El comentarista Manolo Bellón también dedicó varios capítulos a la invasión musical inglesa en Estados Unidos en el libro El ABC del rock.

Pero el seguidor más apasionado y beligerante de estos chicos malos ha sido el cineasta y melómano caleño Sandro Romero, quien en su extenso haber de ensayos musicales también ha escrito acerca de ellos. En la publicación más reciente Piedra sobre piedra: confesiones de un adicto a los Rolling Stones, que presentó su colega Eduardo Arias, hizo un repaso locuaz de su dependencia musical por los artistas anglos, de los días en que escuchaba sus LP con el “stoniano” Andrés Caicedo y de los viajes que ha hecho para verlos en nueve conciertos. Cabe recordar que la novela ¡Viva la música!, de Caicedo, tiene influencia de los Rolling y su impacto en la clase alta de la capital valluna. Así mismo, la veterana agrupación dejó huella en las bandas roqueras locales de los años 60 y 70, como Los Flippers y Los Speakers.

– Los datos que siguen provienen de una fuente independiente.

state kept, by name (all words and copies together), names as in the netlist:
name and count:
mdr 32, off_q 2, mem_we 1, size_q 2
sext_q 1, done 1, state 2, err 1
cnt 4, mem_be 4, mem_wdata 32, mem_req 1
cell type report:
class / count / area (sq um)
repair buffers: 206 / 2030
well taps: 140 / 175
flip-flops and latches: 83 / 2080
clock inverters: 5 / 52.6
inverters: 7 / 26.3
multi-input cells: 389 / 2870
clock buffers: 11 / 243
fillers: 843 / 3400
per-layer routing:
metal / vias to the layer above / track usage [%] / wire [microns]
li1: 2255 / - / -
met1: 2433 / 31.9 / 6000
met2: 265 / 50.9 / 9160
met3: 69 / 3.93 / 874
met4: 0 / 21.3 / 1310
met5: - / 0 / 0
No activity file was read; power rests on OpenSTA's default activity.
--- src/rtl/proc_hazard_ctrl_pkg.sv ---
// Shared TinyRV1 hazard-control types: the per-stage writeback entry kept after D,
// bypass/ready-stage constants and the register-match helper.
package proc_hazard_ctrl_pkg;

    localparam int unsigned HZ_AW_MAX = 8;
    localparam int unsigned HZ_SW_MAX = 4;

    localparam logic [HZ_SW_MAX-1:0] BYP_RF = 4'd0;
    localparam logic [HZ_SW_MAX-1:0] RDY_X  = 4'd1;
    localparam logic [HZ_SW_MAX-1:0] RDY_M  = 4'd2;

    typedef struct packed {
        logic                 val;
        logic                 wen;
        logic [HZ_AW_MAX-1:0] rd;
        logic [HZ_SW_MAX-1:0] rdy;
    } hz_entry_t;

    localparam hz_entry_t HZ_BUBBLE = '{1'b0, 1'b0, 8'd0, 4'd0};

    // x0 is hard-wired zero, so a write to it never produces a dependency
    function automatic logic hz_match(input hz_entry_t e, input logic [HZ_AW_MAX-1:0] s);
        return e.val & e.wen & (e.rd == s) & (s != 8'd0);
    endfunction

endpackage

--- src/rtl/proc_hazard_ctrl_reg.sv ---
// Generic enabled register with synchronous active-high reset; reset beats enable.
module proc_hazard_ctrl_reg #(
    parameter int W = 1
) (
    input  logic         i_clk,
    input  logic         i_rst,
    input  logic         i_en,
    input  logic [W-1:0] i_d,
    output logic [W-1:0] o_q
);

    // state register: clear on reset, otherwise load when enabled
    always_ff @(posedge i_clk) begin
        if (i_rst) begin
            o_q <= {W{1'b0}};
        end else if (i_en) begin
            o_q <= i_d;
        end else begin
            o_q <= o_q;
        end
    end

endmodule

--- src/rtl/proc_hazard_ctrl.sv ---
// Hazard controller for an in-order TinyRV1 pipeline with NSTAGES stages after D:
// bypass selects, RAW stalls, control-flow squashes and a whole-pipeline freeze.
module proc_hazard_ctrl
    import proc_hazard_ctrl_pkg::*;
#(
    parameter int NSTAGES = 3,
    parameter int AW      = 5,
    parameter int SW      = $clog2(NSTAGES + 1)
) (
    input  logic          clk,
    input  logic          rst,
    input  logic          val_D,
    input  logic          rs1_en_D,
    input  logic          rs2_en_D,
    input  logic [AW-1:0] rs1_D,
    input  logic [AW-1:0] rs2_D,
    input  logic          wen_D,
    input  logic [AW-1:0] rd_D,
    input  logic [SW-1:0] rdy_D,
    input  logic          jump_D,
    input  logic          redirect_X,
    input  logic          freeze,
    output logic          stall_F,
    output logic          stall_D,
    output logic          squash_F,
    output logic          squash_D,
    output logic [SW-1:0] op1_byp_sel_D,
    output logic [SW-1:0] op2_byp_sel_D,
    output logic          val_X,
    output logic          rf_wen_W,
    output logic [AW-1:0] rf_waddr_W
);

    hz_entry_t [NSTAGES:1] w_ent_q;
    hz_entry_t             w_ent1_d;
    logic                  w_adv;
    logic [NSTAGES:1]      w_m1;
    logic [NSTAGES:1]      w_m2;
    logic [NSTAGES:1]      w_ok;
    logic [SW-1:0]         w_sel1;
    logic [SW-1:0]         w_sel2;
    logic                  w_stl1;
    logic                  w_stl2;
    logic                  w_squash_D;
    logic                  w_stall_D;

    assign w_adv = ~freeze;

    for (genvar k = 1; k <= NSTAGES; k++) begin : g_ent
        if (k == 1) begin : g_head
            proc_hazard_ctrl_reg #(.W($bits(hz_entry_t))) u_reg (
                .i_clk (clk),
                .i_rst (rst),
                .i_en  (w_adv),
                .i_d   (w_ent1_d),
                .o_q   (w_ent_q[k])
            );
        end else begin : g_tail
            proc_hazard_ctrl_reg #(.W($bits(hz_entry_t))) u_reg (
                .i_clk (clk),
                .i_rst (rst),
                .i_en  (w_adv),
                .i_d   (w_ent_q[k-1]),
                .o_q   (w_ent_q[k])
            );
        end

        assign w_m1[k] = val_D & rs1_en_D & hz_match(w_ent_q[k], HZ_AW_MAX'(rs1_D));
        assign w_m2[k] = val_D & rs2_en_D & hz_match(w_ent_q[k], HZ_AW_MAX'(rs2_D));
        assign w_ok[k] = (HZ_SW_MAX'(k) >= w_ent_q[k].rdy);
    end

    // priority search: walk oldest to youngest so the youngest match lands last
    always_comb begin
        w_sel1 = SW'(BYP_RF);
        w_sel2 = SW'(BYP_RF);
        w_stl1 = 1'b0;
        w_stl2 = 1'b0;
        for (int k = NSTAGES; k >= 1; k--) begin
            w_sel1 = w_m1[k] ? (w_ok[k] ? SW'(k) : SW'(BYP_RF)) : w_sel1;
            w_stl1 = w_m1[k] ? ~w_ok[k] : w_stl1;
            w_sel2 = w_m2[k] ? (w_ok[k] ? SW'(k) : SW'(BYP_RF)) : w_sel2;
            w_stl2 = w_m2[k] ? ~w_ok[k] : w_stl2;
        end
    end

    assign w_squash_D = redirect_X & ~freeze;
    assign w_stall_D  = freeze | (val_D & (w_stl1 | w_stl2) & ~w_squash_D);

    // X entry: D metadata when it actually issues, otherwise a bubble
    always_comb begin
        w_ent1_d = HZ_BUBBLE;
        if (val_D & ~w_stall_D & ~w_squash_D) begin
            w_ent1_d = '{1'b1, wen_D, HZ_AW_MAX'(rd_D), HZ_SW_MAX'(rdy_D)};
        end else begin
            w_ent1_d = HZ_BUBBLE;
        end
    end

    assign stall_D       = w_stall_D;
    assign stall_F       = w_stall_D;
    assign squash_D      = w_squash_D;
    assign squash_F      = w_squash_D | (val_D & jump_D & ~w_stall_D & ~freeze);
    assign op1_byp_sel_D = w_sel1;
    assign op2_byp_sel_D = w_sel2;
    assign val_X         = w_ent_q[1].val;
    assign rf_wen_W      = w_ent_q[NSTAGES].val & w_ent_q[NSTAGES].wen & ~freeze;
    assign rf_waddr_W    = w_ent_q[NSTAGES].rd[AW-1:0];

endmodule

--- config.mk ---
export PLATFORM = sky130hd
export DESIGN_NAME = proc_hazard_ctrl
export DESIGN_NICKNAME = d
export VERILOG_FILES = /design/src/rtl/proc_hazard_ctrl_pkg.sv /design/src/rtl/proc_hazard_ctrl_reg.sv /design/src/rtl/proc_hazard_ctrl.sv
export SDC_FILE = /design/constraint.sdc
export NUM_CORES = 1
export LEC_CHECK = 0
export ABC_CLOCK_PERIOD_IN_PS = 2500
export CORE_MARGIN = 2
export CORE_UTILIZATION = 25
export CTS_CLUSTER_DIAMETER = 60
export CTS_CLUSTER_SIZE = 20
export DETAILED_ROUTE_END_ITERATION = 7
export PLACE_DENSITY_LB_ADDON = 0.2
export SLEW_MARGIN = 20
export SYNTH_ARGS = -nofsm -noshare
export SYNTH_HDL_FRONTEND = slang
export SYNTH_SLANG_ARGS = --single-unit
--- constraint.sdc ---
create_clock -name clk -period 2.5 [get_ports clk]
set_input_delay 0.375 -clock clk [delete_from_list [all_inputs] [get_ports clk]]
set_output_delay 0.375 -clock clk [all_outputs]
set_load 0.05 [all_outputs]
# --- Yosys cells after proc, flatten, opt, wreduce, memory -nomap -nowiden ---
# Index checks and enable logic that the tools add are counted.
word_totals:
  ff_bits: 42
  latchBits: 0
  ramBits: 0
  rom_bits: 0
  in_bits: 26
  output_inout_bits: 15
  memories: 0
op_classes:
  addsub: 0
  n_mul: 0
  n_div: 0
  order_cmp: 3
  eq_ne: 6
  shift: 0
  mux: 16
  n_bitwise: 41
  n_reduce_logical: 2
op_table:
  columns: ["operator", "count"]
  rows:
  - ["== test 8 x 5 -> 1 bit", 6]
  - ["AND 1 bit", 32]
  - ["2-to-1 mux 2 bit", 8]
  - ["2-to-1 mux 14 bit", 1]
  - ["nonzero test 5 bit", 2]
  - ["greater-or-equal comparator 2 x 4 -> 1 bit, first input constant", 2]
  - ["2-to-1 mux 1 bit", 7]
  - ["inverter 1 bit", 6]
  - ["greater-or-equal comparator 1 x 4 -> 1 bit, first input constant", 1]
  - ["bitwise OR 1 bit", 3]

# --- Longest topological paths before layout ---
# Gate-level depths: netlist of run 1.
logic_depth:
  ltp_word: 15
  mapped_depth: 7

# --- Modules after synthesis ---
# From an unflattened synthesis of run 1, not the netlist that was laid out.
unflattened:
  cells_unflattened: 234
  area_unflattened_um2: 2301.0
modules_own_cells:
  columns: ["mod", "instances", "cells_per_inst", "area_each_um2", "seq_area_each_um2"]
  rows:
  - ["proc_hazard_ctrl_reg", 3, 45, 508.0, 280.3]
  - ["proc_hazard_ctrl", 1, 99, 777.0, 0.0]

# --- Worst setup path before layout of run 1 ---
# OpenSTA, ideal clock, no wires.
synth_timing:
  path_type: "register -> output"
  start: "register g_ent[1].g_head.u_reg.o_q[13]"
  end: "output squash_F"
  t_arrival_ns: 2.307
  required_time_ns: 2.125
  setup_slack_ns: -0.182
  path_stages_with_launch: 6
  path_buffers: 0
  cell_sequence: "dfxtp_1 -> nand2_1 -> or4_4 -> a22oi_2 -> o21ai_0 -> o21bai_1"
synth_between:
  elab_chain_len: 13
  word_cells_on_any_way: 17
synth_rtl:
  columns: ["element", "line", "text"]
  rows:
  - ["from (decl)", "proc_hazard_ctrl_reg.sv:9", "output logic [W-1:0] o_q"]
  - ["from (signal assigned)", "proc_hazard_ctrl_reg.sv:15", "o_q <= {W{1'b0}};"]
  - ["from (signal assigned)", "proc_hazard_ctrl_reg.sv:17", "o_q <= i_d;"]
  - ["from (signal assigned)", "proc_hazard_ctrl_reg.sv:19", "o_q <= o_q;"]
  - ["AND 1 bit (*)", "proc_hazard_ctrl_pkg.sv:23", "return e.val & e.wen & (e.rd == s) & (s != 8'd0);"]
  - ["AND 1 bit (2 in series)", "proc_hazard_ctrl_pkg.sv:23", null]
  - ["AND 1 bit, on equally long branches", "proc_hazard_ctrl.sv:68, proc_hazard_ctrl.sv:69", null]
  - ["2-to-1 mux 1 bit, on equally long branches", "proc_hazard_ctrl.sv:81, proc_hazard_ctrl.sv:83", null]
  - ["bitwise OR 1 bit (*)", "proc_hazard_ctrl.sv:88", "assign w_stall_D = freeze | (val_D & (w_stl1 | w_stl2) & ~w_squash_D);"]
  - ["AND 1 bit (*) (2 in series)", "proc_hazard_ctrl.sv:88", null]
  - ["bitwise OR 1 bit (*)", "proc_hazard_ctrl.sv:88", null]
  - ["inverter 1 bit (*)", "proc_hazard_ctrl.sv:103", "assign squash_F = w_squash_D | (val_D & jump_D & ~w_stall_D & ~freeze);"]
  - ["AND 1 bit (*) (2 in series)", "proc_hazard_ctrl.sv:103", null]
  - ["bitwise OR 1 bit (*)", "proc_hazard_ctrl.sv:103", null]
  - ["to (decl)", "proc_hazard_ctrl.sv:25", "output logic squash_F,"]
# Every way passes the cells marked *; elsewhere a longest branch is shown, timed or not.

# --- Worst setup path after layout of run 1 ---
layout_timing:
  start: "input rs2_D[4]"
  end: "output op2_byp_sel_D[1]"
layout_between:
  elab_chain_len: 7
  word_cells_on_any_way: 16
layout_rtl:
  columns: ["element", "line", "text"]
  rows:
  - ["from (decl)", "proc_hazard_ctrl.sv:16", "input logic [AW-1:0] rs2_D,"]
  - ["== test 8 x 5 -> 1 bit", "proc_hazard_ctrl_pkg.sv:23", null]
  - ["AND 1 bit (2 in series)", "proc_hazard_ctrl_pkg.sv:23", null]
  - ["AND 1 bit", "proc_hazard_ctrl.sv:69", "assign w_m2[k] = val_D & rs2_en_D & hz_match(w_ent_q[k], HZ_AW_MAX'(rs2_D));"]
  - ["2-to-1 mux 2 bit (2 in series)", "proc_hazard_ctrl.sv:82", "w_sel2 = w_m2[k] ? (w_ok[k] ? SW'(k) : SW'(BYP_RF)) : w_sel2;"]
  - ["2-to-1 mux 2 bit (*)", "proc_hazard_ctrl.sv:82", null]
  - ["to (decl)", "proc_hazard_ctrl.sv:28", "output logic [SW-1:0] op2_byp_sel_D,"]
# Marks and branches as above.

Jagger y sus amigos llegarán al país en un momento en que están por encima del bien y el mal. La prensa española elogió la humildad de las estrellas musicales que cada vez hacen menos exigencias para sus conciertos, excepto el agua y champaña que requieren en sus camerinos y la prohibición de tomarles fotos durante los ensayos. La rollingmanía apenas comienza en Colombia.